Ivan Corbisier : un 14e Brussels Film Festival « difficile » et « merveilleux »
En 2002, plusieurs événements entraînent l’arrêt du festival international du film de Bruxelles. Un an après, il est relancé par le producteur Dominique Janne qui le concentre dorénavant sur le cinéma européen : le Brussels Film Festival est né. Quatorze ans plus tard, le plus grand festival de cinéma à Bruxelles continue de tracer sa route, malgré les difficultés budgétaires. Rencontre avec son président actuel, Ivan Corbisier.
Un petit mot, pour commencer, sur la sélection : comment se déroule-t-elle ?
Nous sommes une petite dizaine à visionner chaque année – entre octobre et mai – plus de 800 films, envoyés directement sur notre site ou lors de festivals : Venise, Toronto… Au final, nous en sélectionnons entre 10 et 12 pour le Brussels Film Festival.
Uniquement européen ?
Disons l’Europe élargie, et pas seulement de la Communauté européenne, sous peine d’exclure des pays comme la Norvège et la Suisse. Il nous arrive même parfois d’en sélectionner l’un ou l’autre venant de Russie ou de Turquie.
Il est beaucoup question de restrictions budgétaires de nos jours : qu’en est-il pour vous ?
Nous avons un budget qui tourne autour de 500 000 euros, avec les différents partenariats. En trois ans, nous avons perdu 1/3 de notre budget cash, soit 100 000 euros de liquidité : la Communauté française a réduit sa subvention de 50 %, la Loterie nationale – partenaire depuis toujours – ne nous verse plus rien…
Je ne comprends pas que Bruxelles, cœur de l’Europe, ne se donne pas les moyens d’un plus grand festival…
Moi non plus. Nous avons moins de budget que Namur… Mais c’est parce que, en Belgique, tout est très politisé : Mons a un festival grâce à Elio Di Rupo, bourgmestre et ancien Premier ministre du pays ; il savait où récupérer l’argent public. Le bourgmestre socialiste de Namur a également fait ce qu’il fallait pour grappiller des sous aux endroits appropriés. Cela n’enlève évidemment rien à la qualité ou non de ces festivals.
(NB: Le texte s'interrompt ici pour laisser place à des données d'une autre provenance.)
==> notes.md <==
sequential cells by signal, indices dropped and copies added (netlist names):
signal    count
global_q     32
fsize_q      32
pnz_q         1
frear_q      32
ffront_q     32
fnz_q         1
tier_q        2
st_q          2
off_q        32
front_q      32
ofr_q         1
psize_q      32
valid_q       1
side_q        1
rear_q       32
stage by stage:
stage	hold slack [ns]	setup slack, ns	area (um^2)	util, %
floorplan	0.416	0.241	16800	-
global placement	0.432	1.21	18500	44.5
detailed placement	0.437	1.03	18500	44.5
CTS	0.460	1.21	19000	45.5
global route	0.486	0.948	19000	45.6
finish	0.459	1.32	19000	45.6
Le prix de l’indépendance en somme !
Nous n’avons pas de soutien politique attitré. Nous souhaitons rester indépendants et ne devons rien à personne. La difficulté est que notre temps est bouffé par la recherche de subsides, de plus en plus difficiles à obtenir. Pour tout vous dire, je n’ai toujours pas reçu la première tranche des subsides principaux, alors même que le festival a commencé. Ça devient ingérable !
L’existence du festival est-elle menacée ?
Oui, bien sûr. Quand on perd un tiers du budget, tout devient étouffant. Ce n’est pas comme si on avait 5 millions de budget ! C’est sans fin : nous avons déjà constitué notre dossier de demande de subsides pour l’année 2017 auprès de la Fédération Wallonie-Bruxelles.
L’édition 2016 du festival est pourtant belle…
Et nous en sommes heureux ! Par rapport à l’argent récolté, ce que nous parvenons à faire est merveilleux : faire venir Volker Schlöndorff et Guy Bedos en invités d’honneur, avoir une compétition de qualité avec des films comme A Good Wife de Mirjana Karanovic ou Toni Erdmann de Maren Ade, qui a fait sensation à Cannes il y a peu…
Cannes où l’on s’attendait à ce qu’il reçoive un prix.
C’est invraisemblable que le jury soit complètement passé à côté d’une telle œuvre ! Les membres du jury devaient être tous autistes. Je trouve incompréhensible qu’ils aient récompensé Ken Loach. Son film est bien, mais pas mieux que les autres : il sait traiter avec humour d’une grave question sociale. Nous le savions déjà ; bref, il est en fin de carrière et ne se renouvelle plus.
Un choix politique au détriment de l’artistique ?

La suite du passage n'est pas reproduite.